すると、3までの工程で、今までの採用活動で求めていたあるいは、排除していた必要条件に変動が起こります。

 

「誰でもいいや」あるいは「●●が無ければ絶対にダメ!」といった、思い込みによる必要条件が、「この条件は外せない」あるいは
「この条件はなくてもいいかもしれない」等と現実的で適切なものに変動します。

 

5では、これまでの工程により、貴社にとってより適切な採用マーケティングを立案できますので、効率的な採用予算の投資が可能となります。自社に合う媒体を探すべく、様々な媒体会社の方を呼んで、プランしてもらいましょう。

 

あなたの時間と心の使いどころは1、3、4であり、お金の使いどころは2と5です。

 

 

5はともかく、2に何故お金を使うのかと申しますと、組織内の人が自組織を感情バイアス抜きで「冷静に観察」するのは、至難の業だからです。

 

仮にアンケートやインタビューを実施しても、過去の出来事や日常のしがらみによって、冷静な質問・回答ができなくなりがちです。

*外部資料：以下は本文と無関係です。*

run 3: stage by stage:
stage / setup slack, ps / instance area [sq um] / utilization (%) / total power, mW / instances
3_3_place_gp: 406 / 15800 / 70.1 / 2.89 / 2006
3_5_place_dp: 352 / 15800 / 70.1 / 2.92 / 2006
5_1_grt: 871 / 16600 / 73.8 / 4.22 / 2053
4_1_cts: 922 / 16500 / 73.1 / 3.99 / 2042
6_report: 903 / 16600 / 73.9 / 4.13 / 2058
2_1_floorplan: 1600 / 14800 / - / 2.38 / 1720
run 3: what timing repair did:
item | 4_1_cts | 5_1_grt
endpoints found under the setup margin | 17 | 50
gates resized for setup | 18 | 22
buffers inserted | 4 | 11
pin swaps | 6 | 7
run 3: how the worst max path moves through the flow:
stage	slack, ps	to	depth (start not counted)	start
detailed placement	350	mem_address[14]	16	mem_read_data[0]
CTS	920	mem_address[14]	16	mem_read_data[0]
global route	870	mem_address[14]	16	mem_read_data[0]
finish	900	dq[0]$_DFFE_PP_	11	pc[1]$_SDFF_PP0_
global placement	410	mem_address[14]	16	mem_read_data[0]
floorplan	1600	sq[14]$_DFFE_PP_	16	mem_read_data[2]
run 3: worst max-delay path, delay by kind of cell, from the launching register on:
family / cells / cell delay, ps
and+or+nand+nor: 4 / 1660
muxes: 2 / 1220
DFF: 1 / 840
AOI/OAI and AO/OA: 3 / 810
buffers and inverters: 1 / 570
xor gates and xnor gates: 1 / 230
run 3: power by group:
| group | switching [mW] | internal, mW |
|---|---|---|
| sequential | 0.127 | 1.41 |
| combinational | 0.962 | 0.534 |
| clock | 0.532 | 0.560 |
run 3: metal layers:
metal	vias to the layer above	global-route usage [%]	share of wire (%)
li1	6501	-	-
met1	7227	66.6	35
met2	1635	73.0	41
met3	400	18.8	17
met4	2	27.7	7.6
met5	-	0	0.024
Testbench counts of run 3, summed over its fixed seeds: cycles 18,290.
Context: an optimization exercise on an open-source flow, tuned for small area and a short achievable clock period. The choices shown serve that exercise and are no tape-out recipe. Only simulation tests tie the RTL to the original design; equivalence was not proved. Power is estimated from default activity; no workload was simulated.

==> cedar <==
==> flow/design.v (excerpt) <==
module exu_top
#(
  parameter int OITF_DEPTH = 4,
  localparam int ITAG_W = (OITF_DEPTH > 1) ? $clog2(OITF_DEPTH) : 1
) (
  input  logic              clk,
  input  logic              i_rst,
  input  logic              i_valid,
  output logic                   o_ready,
  input  exu_op_pkg::exu_op_t           i_op,
  input  exu_cfg_pkg::rfidx_t            i_rs1idx,
  input  exu_cfg_pkg::rfidx_t            i_rs2idx,
  input  exu_cfg_pkg::rfidx_t            i_rdidx,
  input  exu_cfg_pkg::xlen_t             i_imm,
  output logic                   o_lsu_cmd_valid,
  input  logic              i_lsu_cmd_ready,
  output exu_cfg_pkg::xlen_t                  o_lsu_cmd_addr,
  output logic [ITAG_W-1:0]      o_lsu_cmd_itag,
  input  logic              i_lsu_valid,
  output logic                   o_lsu_ready,
  input  exu_cfg_pkg::xlen_t             i_lsu_wdat,
  input  logic [ITAG_W-1:0] i_lsu_itag,
  output logic                   o_wbck_ena,
  output exu_cfg_pkg::rfidx_t                 o_wbck_rdidx,
  output exu_cfg_pkg::xlen_t                  o_wbck_wdat,
  output logic                   o_oitf_empty,
  output logic                   o_exu_active
);
clock: 15.0 ns
lec_check: 0
cap_margin: 20
core_margin: 2
core_utilization: 40
cts_cluster_diameter: 80
cts_cluster_size: 20
setup_slack_margin: 0.05
slew_margin: 20
standard.sh (not shown) runs the stock make flow with config.mk's settings and CLKGATE_MAP_FILE= SYNTH_SCRIPT=/design/flow/synth_recipe.tcl, a recipe that flattens the netlist after the stock synthesis.
==> flow/flow/run.sh <==
#!/bin/bash
# Own flow: the standard layout (standard.sh, unchanged synthesis), with
# the input and output port buffers made of buf_2 cells instead of the delay
# cells that buffer_ports picks by default. Every port still gets a buffer.
set -euo pipefail
bash standard.sh BUFFER_PORTS_ARGS="-buffer_cell sky130_fd_sc_hd__buf_2" finish > flow_make.log 2>&1
==> pepper (differences from cedar) <==
--- a/flow/design.v
+++ b/flow/design.v
@@ -153,19 +153,19 @@
   assign use_imm = (i_op == exu_op_pkg::OP_ADDI) | is_load;
   assign is_sub  = (i_op == exu_op_pkg::OP_SUB);
   assign opb   = (use_imm ? i_imm : i_rs2) ^ {XLEN{is_sub}};
   assign sum_x = {i_rs1, 1'b1} + {opb, is_sub};
   assign sum   = sum_x[XLEN:1];
   exu_dot u_dot (.i_a (i_rs1), .i_b (i_rs2), .o_sum (dot_sum));
   always_comb begin
     case (i_op)
-      exu_op_pkg::OP_AND:  result = i_rs1 & opb;
-      exu_op_pkg::OP_OR:   result = i_rs1 | opb;
-      exu_op_pkg::OP_XOR:  result = i_rs1 ^ opb;
+      exu_op_pkg::OP_AND:  result = i_rs1 & i_rs2;
+      exu_op_pkg::OP_OR:   result = i_rs1 | i_rs2;
+      exu_op_pkg::OP_XOR:  result = i_rs1 ^ i_rs2;
       default: result = sum;
     endcase
   end
   assign o_wbck_valid   = i_valid & ~is_load & i_rdwen;
   assign o_wbck_wdat    = result;
   assign o_wbck_dot     = (i_op == exu_op_pkg::OP_DOT);
   assign o_wbck_dot_sum = dot_sum;
   assign o_wbck_rdidx   = i_rdidx;
@@ -458,18 +458,19 @@
   input  logic [ITAG_W-1:0] i_lsu_itag,
   output logic                   o_wbck_valid,
   input  logic              i_wbck_ready,
   output exu_cfg_pkg::xlen_t                  o_wbck_wdat,
   output exu_cfg_pkg::rfidx_t                 o_wbck_rdidx
 );
   logic [ITAG_W:0]         alc_ptr;
   logic [ITAG_W:0]         ret_ptr;
-  logic [OITF_DEPTH-1:0]   ent_live;
+  logic [OITF_DEPTH-1:0]   ent_vld;
   exu_cfg_pkg::rfidx_t                  ent_rdidx [OITF_DEPTH];
+  logic                    ent_rdwen [OITF_DEPTH];
   logic                    full;
   logic                    head_rdwen;
   logic                    ret_ena;
   logic                    hit_rs1;
   logic                    hit_rs2;
   logic                    hit_rd;
   logic [ITAG_W:0]         alc_ptr_inc;
   logic [ITAG_W:0]         ret_ptr_inc;
@@ -485,51 +486,52 @@
       ret_ptr_inc = {ret_ptr[ITAG_W], ret_ptr[ITAG_W-1:0] + 1'b1};
     end
   end
   assign o_oitf_empty = (alc_ptr == ret_ptr);
   assign full         = (alc_ptr[ITAG_W-1:0] == ret_ptr[ITAG_W-1:0])
                       & (alc_ptr[ITAG_W] != ret_ptr[ITAG_W]);
   assign o_dis_ready  = ~full;
   assign o_dis_itag   = alc_ptr[ITAG_W-1:0];
-  assign head_rdwen   = ent_live[ret_ptr[ITAG_W-1:0]];
+  assign head_rdwen   = ent_rdwen[ret_ptr[ITAG_W-1:0]];
   assign o_lsu_ready  = ~o_oitf_empty & (i_lsu_itag == ret_ptr[ITAG_W-1:0])
                       & (~head_rdwen | i_wbck_ready);
   assign ret_ena      = i_lsu_valid & o_lsu_ready;
   assign o_wbck_valid = i_lsu_valid & ~o_oitf_empty & head_rdwen
                       & (i_lsu_itag == ret_ptr[ITAG_W-1:0]);
   assign o_wbck_wdat  = i_lsu_wdat;
   assign o_wbck_rdidx = ent_rdidx[ret_ptr[ITAG_W-1:0]];
   always_ff @(posedge clk) begin
     if (i_rst) begin
       alc_ptr <= '0;
       ret_ptr <= '0;
-      ent_live <= '0;
+      ent_vld <= '0;
     end else begin
       if (i_dis_ena) begin
-        ent_live[alc_ptr[ITAG_W-1:0]] <= i_dis_rdwen;
+        ent_vld[alc_ptr[ITAG_W-1:0]] <= 1'b1;
         alc_ptr <= alc_ptr_inc;
       end
       if (ret_ena) begin
-        ent_live[ret_ptr[ITAG_W-1:0]] <= 1'b0;
+        ent_vld[ret_ptr[ITAG_W-1:0]] <= 1'b0;
         ret_ptr <= ret_ptr_inc;
       end
     end
   end
   always_ff @(posedge clk) begin
     if (i_dis_ena) begin
       ent_rdidx[alc_ptr[ITAG_W-1:0]] <= i_dis_rdidx;
+      ent_rdwen[alc_ptr[ITAG_W-1:0]] <= i_dis_rdwen;
     end
   end
   always_comb begin
     hit_rs1 = 1'b0;
     hit_rs2 = 1'b0;
     hit_rd  = 1'b0;
     for (int i = 0; i < OITF_DEPTH; i++) begin
-      if (ent_live[i]) begin
+      if (ent_vld[i] && ent_rdwen[i]) begin
         hit_rs1 = hit_rs1 | (ent_rdidx[i] == i_rs1idx);
         hit_rs2 = hit_rs2 | (ent_rdidx[i] == i_rs2idx);
         hit_rd  = hit_rd  | (ent_rdidx[i] == i_rdidx);
       end
     end
   end
   assign o_match_rs1 = hit_rs1 & i_rs1en;
   assign o_match_rs2 = hit_rs2 & i_rs2en;
==> flow/config.mk (replaced) <==
export PLATFORM = sky130hd
export DESIGN_NAME = exu_top
export DESIGN_NICKNAME = exu_top
export VERILOG_FILES = /design/flow/design.v
export SDC_FILE = /design/flow/constraint.sdc
export NUM_CORES = 4
export LEC_CHECK = 0
export CAP_MARGIN = 20
export CORE_MARGIN = 2
export CORE_UTILIZATION = 40
export CTS_CLUSTER_DIAMETER = 100
export CTS_CLUSTER_SIZE = 30
export SLEW_MARGIN = 20
==> willow (differences from cedar) <==
--- a/flow/design.v
+++ b/flow/design.v
@@ -153,19 +153,19 @@
   assign use_imm = (i_op == exu_op_pkg::OP_ADDI) | is_load;
   assign is_sub  = (i_op == exu_op_pkg::OP_SUB);
   assign opb   = (use_imm ? i_imm : i_rs2) ^ {XLEN{is_sub}};
   assign sum_x = {i_rs1, 1'b1} + {opb, is_sub};
   assign sum   = sum_x[XLEN:1];
   exu_dot u_dot (.i_a (i_rs1), .i_b (i_rs2), .o_sum (dot_sum));
   always_comb begin
     case (i_op)
-      exu_op_pkg::OP_AND:  result = i_rs1 & opb;
-      exu_op_pkg::OP_OR:   result = i_rs1 | opb;
-      exu_op_pkg::OP_XOR:  result = i_rs1 ^ opb;
+      exu_op_pkg::OP_AND:  result = i_rs1 & i_rs2;
+      exu_op_pkg::OP_OR:   result = i_rs1 | i_rs2;
+      exu_op_pkg::OP_XOR:  result = i_rs1 ^ i_rs2;
       default: result = sum;
     endcase
   end
   assign o_wbck_valid   = i_valid & ~is_load & i_rdwen;
   assign o_wbck_wdat    = result;
   assign o_wbck_dot     = (i_op == exu_op_pkg::OP_DOT);
   assign o_wbck_dot_sum = dot_sum;
   assign o_wbck_rdidx   = i_rdidx;
@@ -458,18 +458,19 @@
   input  logic [ITAG_W-1:0] i_lsu_itag,
   output logic                   o_wbck_valid,
   input  logic              i_wbck_ready,
   output exu_cfg_pkg::xlen_t                  o_wbck_wdat,
   output exu_cfg_pkg::rfidx_t                 o_wbck_rdidx
 );
   logic [ITAG_W:0]         alc_ptr;
   logic [ITAG_W:0]         ret_ptr;
-  logic [OITF_DEPTH-1:0]   ent_live;
+  logic [OITF_DEPTH-1:0]   ent_vld;
   exu_cfg_pkg::rfidx_t                  ent_rdidx [OITF_DEPTH];
+  logic                    ent_rdwen [OITF_DEPTH];
   logic                    full;
   logic                    head_rdwen;
   logic                    ret_ena;
   logic                    hit_rs1;
   logic                    hit_rs2;
   logic                    hit_rd;
   logic [ITAG_W:0]         alc_ptr_inc;
   logic [ITAG_W:0]         ret_ptr_inc;
@@ -485,51 +486,52 @@
       ret_ptr_inc = {ret_ptr[ITAG_W], ret_ptr[ITAG_W-1:0] + 1'b1};
     end
   end
   assign o_oitf_empty = (alc_ptr == ret_ptr);
   assign full         = (alc_ptr[ITAG_W-1:0] == ret_ptr[ITAG_W-1:0])
                       & (alc_ptr[ITAG_W] != ret_ptr[ITAG_W]);
   assign o_dis_ready  = ~full;
   assign o_dis_itag   = alc_ptr[ITAG_W-1:0];
-  assign head_rdwen   = ent_live[ret_ptr[ITAG_W-1:0]];
+  assign head_rdwen   = ent_rdwen[ret_ptr[ITAG_W-1:0]];
   assign o_lsu_ready  = ~o_oitf_empty & (i_lsu_itag == ret_ptr[ITAG_W-1:0])
                       & (~head_rdwen | i_wbck_ready);
   assign ret_ena      = i_lsu_valid & o_lsu_ready;
   assign o_wbck_valid = i_lsu_valid & ~o_oitf_empty & head_rdwen
                       & (i_lsu_itag == ret_ptr[ITAG_W-1:0]);
   assign o_wbck_wdat  = i_lsu_wdat;
   assign o_wbck_rdidx = ent_rdidx[ret_ptr[ITAG_W-1:0]];
   always_ff @(posedge clk) begin
     if (i_rst) begin
       alc_ptr <= '0;
       ret_ptr <= '0;
-      ent_live <= '0;
+      ent_vld <= '0;
     end else begin
       if (i_dis_ena) begin
-        ent_live[alc_ptr[ITAG_W-1:0]] <= i_dis_rdwen;
+        ent_vld[alc_ptr[ITAG_W-1:0]] <= 1'b1;
         alc_ptr <= alc_ptr_inc;
       end
       if (ret_ena) begin
-        ent_live[ret_ptr[ITAG_W-1:0]] <= 1'b0;
+        ent_vld[ret_ptr[ITAG_W-1:0]] <= 1'b0;
         ret_ptr <= ret_ptr_inc;
       end
     end
   end
   always_ff @(posedge clk) begin
     if (i_dis_ena) begin
       ent_rdidx[alc_ptr[ITAG_W-1:0]] <= i_dis_rdidx;
+      ent_rdwen[alc_ptr[ITAG_W-1:0]] <= i_dis_rdwen;
     end
   end
   always_comb begin
     hit_rs1 = 1'b0;
     hit_rs2 = 1'b0;
     hit_rd  = 1'b0;
     for (int i = 0; i < OITF_DEPTH; i++) begin
-      if (ent_live[i]) begin
+      if (ent_vld[i] && ent_rdwen[i]) begin
         hit_rs1 = hit_rs1 | (ent_rdidx[i] == i_rs1idx);
         hit_rs2 = hit_rs2 | (ent_rdidx[i] == i_rs2idx);
         hit_rd  = hit_rd  | (ent_rdidx[i] == i_rdidx);
       end
     end
   end
   assign o_match_rs1 = hit_rs1 & i_rs1en;
   assign o_match_rs2 = hit_rs2 & i_rs2en;
==> flow/run.sh (new file) <==
#!/bin/bash
# synth_recipe.tcl (not shown) runs the flow's synth.tcl, then flattens the netlist and writes it again
# the make line also repeats each setting of config.mk as NAME=value (left out here)
make -C /OpenROAD-flow-scripts/flow DESIGN_CONFIG=/design/flow/config.mk WORK_HOME=/design/flow/orfs CLKGATE_MAP_FILE= SYNTH_SCRIPT=/design/flow/synth_recipe.tcl finish
==> flow/config.mk (replaced) <==
export PLATFORM = sky130hd
export DESIGN_NAME = exu_top
export DESIGN_NICKNAME = exu_top
export VERILOG_FILES = /design/flow/design.v
export SDC_FILE = /design/flow/constraint.sdc
export NUM_CORES = 4
export LEC_CHECK = 0
export CAP_MARGIN = 20
export CORE_MARGIN = 2
export CORE_UTILIZATION = 40
export SLEW_MARGIN = 20
removed: flow/flow/run.sh
removed: flow/standard.sh
==> qor summary <==
Result of the run: cedar timing/DRC/antenna clean; pepper timing/DRC/antenna clean; willow timing/DRC/antenna clean
Via count of the first global-routing pass: cedar 47840; pepper 48040; willow 50940
Clock power share: cedar 33.6%; pepper 30.0%; willow 43.9%
Leak pwr: cedar 24.99 nW; pepper 24.92 nW; willow 27.95 nW
Initial detailed-routing violation count: cedar 11190; pepper 11250; willow 10690
Number of tapcells: cedar 1876; pepper 1890; willow 1890
Sequential standard cell area: cedar 31270 sq um; pepper 31390 sq um; willow 31390 sq um
Core occupancy in the finished layout: cedar 47.92%; pepper 48.00%; willow 52.77%
Starting Density: cedar 40.40%; pepper 40.35%; willow 40.35%
Number of clock buffer instances in the layout: cedar 75; pepper 47; willow 129
Maximum fanout encountered on the critical timing path: cedar 16; pepper 16; willow 5
DIE AREA: cedar 144100 sq um; pepper 145900 sq um; willow 145900 sq um
Clock-cell share of area: cedar 2.934%; pepper 2.040%; willow 5.203%
Register-to-register path setup slack: cedar 5.91 ns; pepper 5.91 ns; willow 5.85 ns
Met3 WL: cedar 45.57 mm; pepper 48.01 mm; willow 48.40 mm
Die Height: cedar 379.6 microns; pepper 381.9 microns; willow 381.9 microns
Met2 Resource Use GR: cedar 62.21%; pepper 59.61%; willow 62.83%
Worst stage delay on the critical path: cedar 0.56 ns; pepper 0.55 ns; willow 0.55 ns
Fraction of met1 tracks used by global routing: cedar 51.63%; pepper 50.17%; willow 53.67%
Placeable Area: cedar 139700 sq um; pepper 141600 sq um; willow 141600 sq um
Worst Hold Path EP: cedar u_longp.alc_ptr[2]; pepper u_regfile.rvld[3]; willow u_longp.ent_vld[3]
Summed area of non-filler cells in the final layout: cedar 66950 sq um; pepper 67960 sq um; willow 74710 sq um
Power per Cell Area: cedar 85.39 nW/um^2; pepper 78.32 nW/um^2; willow 90.19 nW/um^2
Unrepaired setup endpoints after global routing: cedar false; pepper -; willow true
Worst supply voltage drop on vdd: cedar 0.1088 mV; pepper 0.08696 mV; willow 0.1043 mV
WL final: cedar 313.7 mm; pepper 306.9 mm; willow 324.4 mm
Mean area per synthesized cell: cedar 12.46 sq um; pepper 12.55 sq um; willow 12.55 sq um

[port drivers added, routing unchanged]
Ports are ideal in the flow. The routed layouts listed here were re-timed in OpenROAD. Step 1: set_driving_cell puts a clkbuf_16 on clk and a buf_2 on each other input, an assumption about the parent block. Step 2 also shifts input and output timing later by t, the mid clock arrival at the registers, as if the neighbouring blocks saw the same clock. a / b / c = ideal ports / drivers / drivers and shift; a / b = the first two.
run | shift t [ns] | setup slack, ns | latest minus earliest clock arrival (ns) | slew at the worst register clock pin (ns)
cedar | 0.767 | 0.237 / 0.214 / 0.214 | 0.039 / 0.040 | 0.09 / 0.09
pepper | 0.768 | 0.174 / 0.152 / 0.152 | 0.052 / 0.051 | 0.12 / 0.12
willow | 0.828 | 0.194 / 0.173 / 0.173 | 0.055 / 0.055 | 0.07 / 0.07
After both steps setup and hold are still met in every run listed. For cedar, which loses most, drivers alone change the setup slack by -0.023 ns; drivers and shift together by -0.023 ns.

当然ながら、冷静な観察、分析がなければこの「抜本的な見直し」自体うまくいきませんので、ここに投資をし、第三者機関を利用して調査をかけるのです。

 

 

そして最後に、最も大事なのは、これらの工程で貴方様が、一番の当事者になることです。

 

 

自社の人と組織については、経営者よりも詳しく、また、情熱を注ぎ込んでください。

経営層や現場の下請け機関になるのではなく、ビジネスパートナーとしての誇りをお持ちください。

 

そういった「腹決め」こそが、採用・育成の体制を改善していく一番の原動力となることを、私は多数の成功事例から学んできました。

あなたも一番の当事者になる腹を決めてください。

 

まずはそこからが、スタートではないでしょうか?

 

 

最後までお読みいただき、ありがとうございます。

 

貴社の採用・育成がより良くなることを、心よりお祈り申し上げます。

 

採用戦略コンサルタント 組織人事コンサルタント藤本 展州(ふじもと のぶくに)

大学卒業後、大手人材総合サービス会社に入社し、1000名もの中小企業経営者と人材・採用への問題解決に従事する。
2002年、株式会社スペースアップ代表の小西正行に、企業の成長を図るために業界初となる新卒採用を促し、売上9億円から60億円へと大躍進させることに成功。業界の常識を塗り替えた新卒採用の第一人者となる。 2012年、小西正行の魅力に惹かれ、株式会社CONYJAPANに入社し、毎年30名の内定者を獲得し、同社の成長の基盤を支えた。そこで身に付けた採用技法を、再び中小企業の経営者の方々に提供するべく、2016年に株式会社ソリューションへ入社。多くの中小企業経営者と対峙した経験と、10,000名を超える学生との関わりによって得た生の情報から生まれる斬新な採用手法と発想で、多くのお客様に喜ばれると共に、採用コンサルタントに依存しない、自社で採用ノウハウを蓄積・構築できる採用担当者の育成にも圧倒的な力を発揮している。